かりそめの旅

うるわしき 春をとどめるすべもなし 思えばかりそめの 旅と知るらむ――雲は流れ、季節は変わる。旅は過ぎゆく人生の一こま。

CM作ってカンヌへ行こう

2008-04-03 17:18:57 | 気まぐれな日々
 かつて「トリスを飲んでハワイへ行こう」というCMコピーがあった。
 サントリーがまだ寿屋といっていた時代、開高健や山口瞳が宣伝部に在籍したときの作品だ。因みにこのコピーは、山口瞳の代表作である。
 このコピーに倣って、「CM作ってカンヌへ行こう」というキャッチを勝手に作った。

 去年の12月、突然カメラマンのY君が電話で、「一緒にカンヌに行きませんか」と言ってきた。
 「今、CMを募集しているんですよ。それで優勝すれば、カンヌですよ」と言った。Y君は以前僕のDVDを作ったように、最近すっかり動画に凝っていて、動画関係で何かやりたくて腕をむずむずさせていた。
 話の内容は、朝日放送が「ショートムービーCMグランプリ」を企画していて、そこで大賞を取れば、カンヌ広告祭にエントリーされてカンヌに行けると言うことだった。
 つまり、あらかじめ提示されている10社の商品の中からどれかを選んでCMを製作して、コンクールに応募する。その各10社(部門)応募作品から最優秀賞が1つ選ばれ、その各部門優秀賞10作品の中から大賞が選ばれるというものだ。
 僕は、面白そうなので、遊び心の二つ返事でOKした。

 商品はK社のケチャップということになり、内容は、「達人の一筆書き」という少し真面目なコミカル仕立てで、僕と彼の若いスタッフが演者となった。
 応募締め切りは1月15日なので、撮影は僕が佐賀に帰る前の年末12月に決めた。時間がなく、万全な準備をする暇もなく、寒さの中、何しろ撮影を決行した。
 Y君と彼のスタッフ及びフード・コーディネーターによって、僕たちは何とか撮影を終えたあと、何しろ今回は参加することに意義がある、しかしカンヌに行けたらいいね、と微妙で複雑な言い回しをした。
 そして僕は、編集はヤス君に任せて東京をあとにし、1月は佐賀で過ごした。
 途中経過で、K社の商品に応募が集まり最も激戦区だという報告が入ってきていた。

 製作したCM内容の「達人の一筆書き」は、以下のような筋立てである。
 武道の達人らしき者が弟子の前に厳かに現れ、正座する。
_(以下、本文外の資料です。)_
$ cat config.mk
export PLATFORM = sky130hd
export DESIGN_NAME = tams_spd_cell
export DESIGN_NICKNAME = d
export VERILOG_FILES = /design/src/sv/tams_pkg.sv /design/src/sv/tams_spd_cell.sv
export SDC_FILE = /design/constraint.sdc
export NUM_CORES = 2
export LEC_CHECK = 0
export ABC_AREA = 0
export BUFFER_PORTS_ARGS = -buffer_cell sky130_fd_sc_hd__buf_2
export CORE_AREA = 5 5 416 418
export DETAILED_ROUTE_END_ITERATION = 12
export DIE_AREA = 0 0 421 423
export PLACE_DENSITY = 0.48
export SLEW_MARGIN = 20
export SYNTH_ARGS = -nofsm -noshare
export SYNTH_HDL_FRONTEND = slang
export SYNTH_SLANG_ARGS = --single-unit
$ cat constraint.sdc
create_clock -name clk_i -period 13.94 [get_ports clk_i]
set_input_delay 0.697 -clock clk_i [delete_from_list [all_inputs] [get_ports clk_i]]
set_output_delay 0.697 -clock clk_i [all_outputs]
set_load 0.01 [all_outputs]
$ cat src/sv/tams_pkg.sv
// tams_pkg: shared widths, constants and word types of the two-axis move speed split
// no dependencies; imported by every module of the block

package tams_pkg;

  localparam int PosBits   = 24;
  localparam int SpeedBits = 13;
  localparam int TimeBits  = 40;
  // axis quotient before final rounding, at most twice the max speed
  localparam int KBits     = 14;

  localparam logic [SpeedBits-1:0] SpeedReset = 13'd2000;

  typedef struct packed {
    logic signed [PosBits-1:0] x_dist;
    logic signed [PosBits-1:0] y_dist;
  } move_in_t;

  typedef struct packed {
    logic [TimeBits-1:0]       move_time;
    logic [SpeedBits-1:0]      x_speed;
    logic [SpeedBits-1:0]      y_speed;
    logic signed [PosBits-1:0] x_out;
    logic signed [PosBits-1:0] y_out;
  } move_out_t;

endpackage

$ cat src/sv/tams_spd_cell.sv
// tams_spd_cell: one bit of the axis speed quotient for both axes, largest k with
// k*k*s <= r, kept exact through running k*k*s and k*s; depends on tams_pkg

module tams_spd_cell #(
  parameter int SW  = 48,
  parameter int RW  = 76,
  parameter int BIT = 0,
  parameter int SDW = 1
) (
  input  logic                             clk_i,
  input  logic                             rst_ni,
  input  logic                             vld_i,
  output logic                             rdy_o,
  output logic                             vld_o,
  input  logic                             rdy_i,
  input  logic [SW-1:0]                    s_i,
  input  logic [1:0][RW-1:0]               r_i,
  input  logic [1:0][RW-1:0]               p_i,
  input  logic [1:0][RW-1:0]               q_i,
  input  logic [1:0][tams_pkg::KBits-1:0]  k_i,
  input  logic [SDW-1:0]                   sd_i,
  output logic [SW-1:0]                    s_o,
  output logic [1:0][RW-1:0]               r_o,
  output logic [1:0][RW-1:0]               p_o,
  output logic [1:0][RW-1:0]               q_o,
  output logic [1:0][tams_pkg::KBits-1:0]  k_o,
  output logic [SDW-1:0]                   sd_o
);
  import tams_pkg::*;

  logic                    vld_q;
  logic [1:0][RW-1:0]      t;
  logic [1:0]              take;
  logic [SW-1:0]           s_q;
  logic [1:0][RW-1:0]      r_q, p_q, q_q;
  logic [1:0][KBits-1:0]   k_q;
  logic [SDW-1:0]          sd_q;

  // (k + 2^b)^2 * s = k^2 s + 2^(b+1) k s + 2^(2b) s
  always_comb begin
    for (int l = 0; l < 2; l++) begin
      t[l]    = p_i[l] + (q_i[l] << (BIT + 1)) + (RW'(s_i) << (2 * BIT));
      take[l] = (t[l] <= r_i[l]);
    end
  end

  assign rdy_o = ~vld_q | rdy_i;

  always_ff @(posedge clk_i or negedge rst_ni) begin
    if (!rst_ni) begin
      vld_q <= 1'b0;
    end else if (rdy_o) begin
      vld_q <= vld_i;
    end
  end

  always_ff @(posedge clk_i) begin
    if (rdy_o) begin
      s_q  <= s_i;
      r_q  <= r_i;
      sd_q <= sd_i;
      for (int l = 0; l < 2; l++) begin
        p_q[l] <= take[l] ? t[l] : p_i[l];
        q_q[l] <= take[l] ? q_i[l] + (RW'(s_i) << BIT) : q_i[l];
        k_q[l] <= take[l] ? (k_i[l] | (KBits'(1) << BIT)) : k_i[l];
      end
    end
  end

  assign vld_o = vld_q;
  assign s_o   = s_q;
  assign r_o   = r_q;
  assign p_o   = p_q;
  assign q_o   = q_q;
  assign k_o   = k_q;
  assign sd_o  = sd_q;

endmodule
掛け声とともに腕をかざし、何やらを一気に書く。見守る弟子の「お見事です」という声に、「うむ」と納得の答えの達人。その間、達人の振り動かした腕から、弟子の頬に赤い点が飛んだ。
 達人に後ろからカメラが徐々にアップして、作品が露わになる。できあがった作品とは、黄色いオムライスの上に、赤いハートがケチャップで描かれているというもの。
 そして、弟子が飛んできて頬に付いた赤い雫(ケチャップ)をひとさし指で拭い、その指を舐めて、にっこりと笑う。
 字幕に、「愛されつづけて100年……」と映り、FIN。

 *

 あのキャッチコピーを忘れかけていた2月も後半に入った頃、Y君から電話があった。
 「驚かないでくださいよ。あの作品が、K社の部門最優秀賞を取りましたよ」と言った。
 いやはや、本当に驚きだった。
 Y君はどうか知らないが、僕は作品を作ること、それに参加するだけで充分楽しめたから、入賞するかどうかは大して問題にはしていなかった。
 Y君は、「カンヌへの道が、また一歩近づいてきましたね。あとは大賞ですね」と言って電話を切った。

 *

 それから、さらに1か月がたった3月の後半。
 Y君から連絡があった。
 審査会場の大阪からだった。
 「桜散る、ですね。残念ながら」というものだった。

 ABC朝日放送で、3月21日夜、「ABCショートムービーCMグランプリ」の受賞作発表のテレビがオンエアされた。
 そのDVDを見た。

 司会は、ケンドーコバヤシと大沢あかね。
 審査員は、いとうせいこう、大鶴義丹、板尾創路、あびる憂、それに会場の一般50人。
 番組は、全国の様々なCMや変わった看板などを挟みながらの1時間30分の深夜番組であった。
 各社の10作品中、真っ先に僕らのK社ケチャップが紹介された。
 審査委員長格のいとうせいこう氏が、「カット割りがうまい」と賞賛。
 結局グランプリ受賞作は、A社のコンソメスープ作品だった。

 こうして、カンヌへ行く夢は終わった。
 「まあ、カンヌはスノッブであまり好きじゃない。どちらかというと、マルセイユの方が好きだね」と、僕はほざくのでした。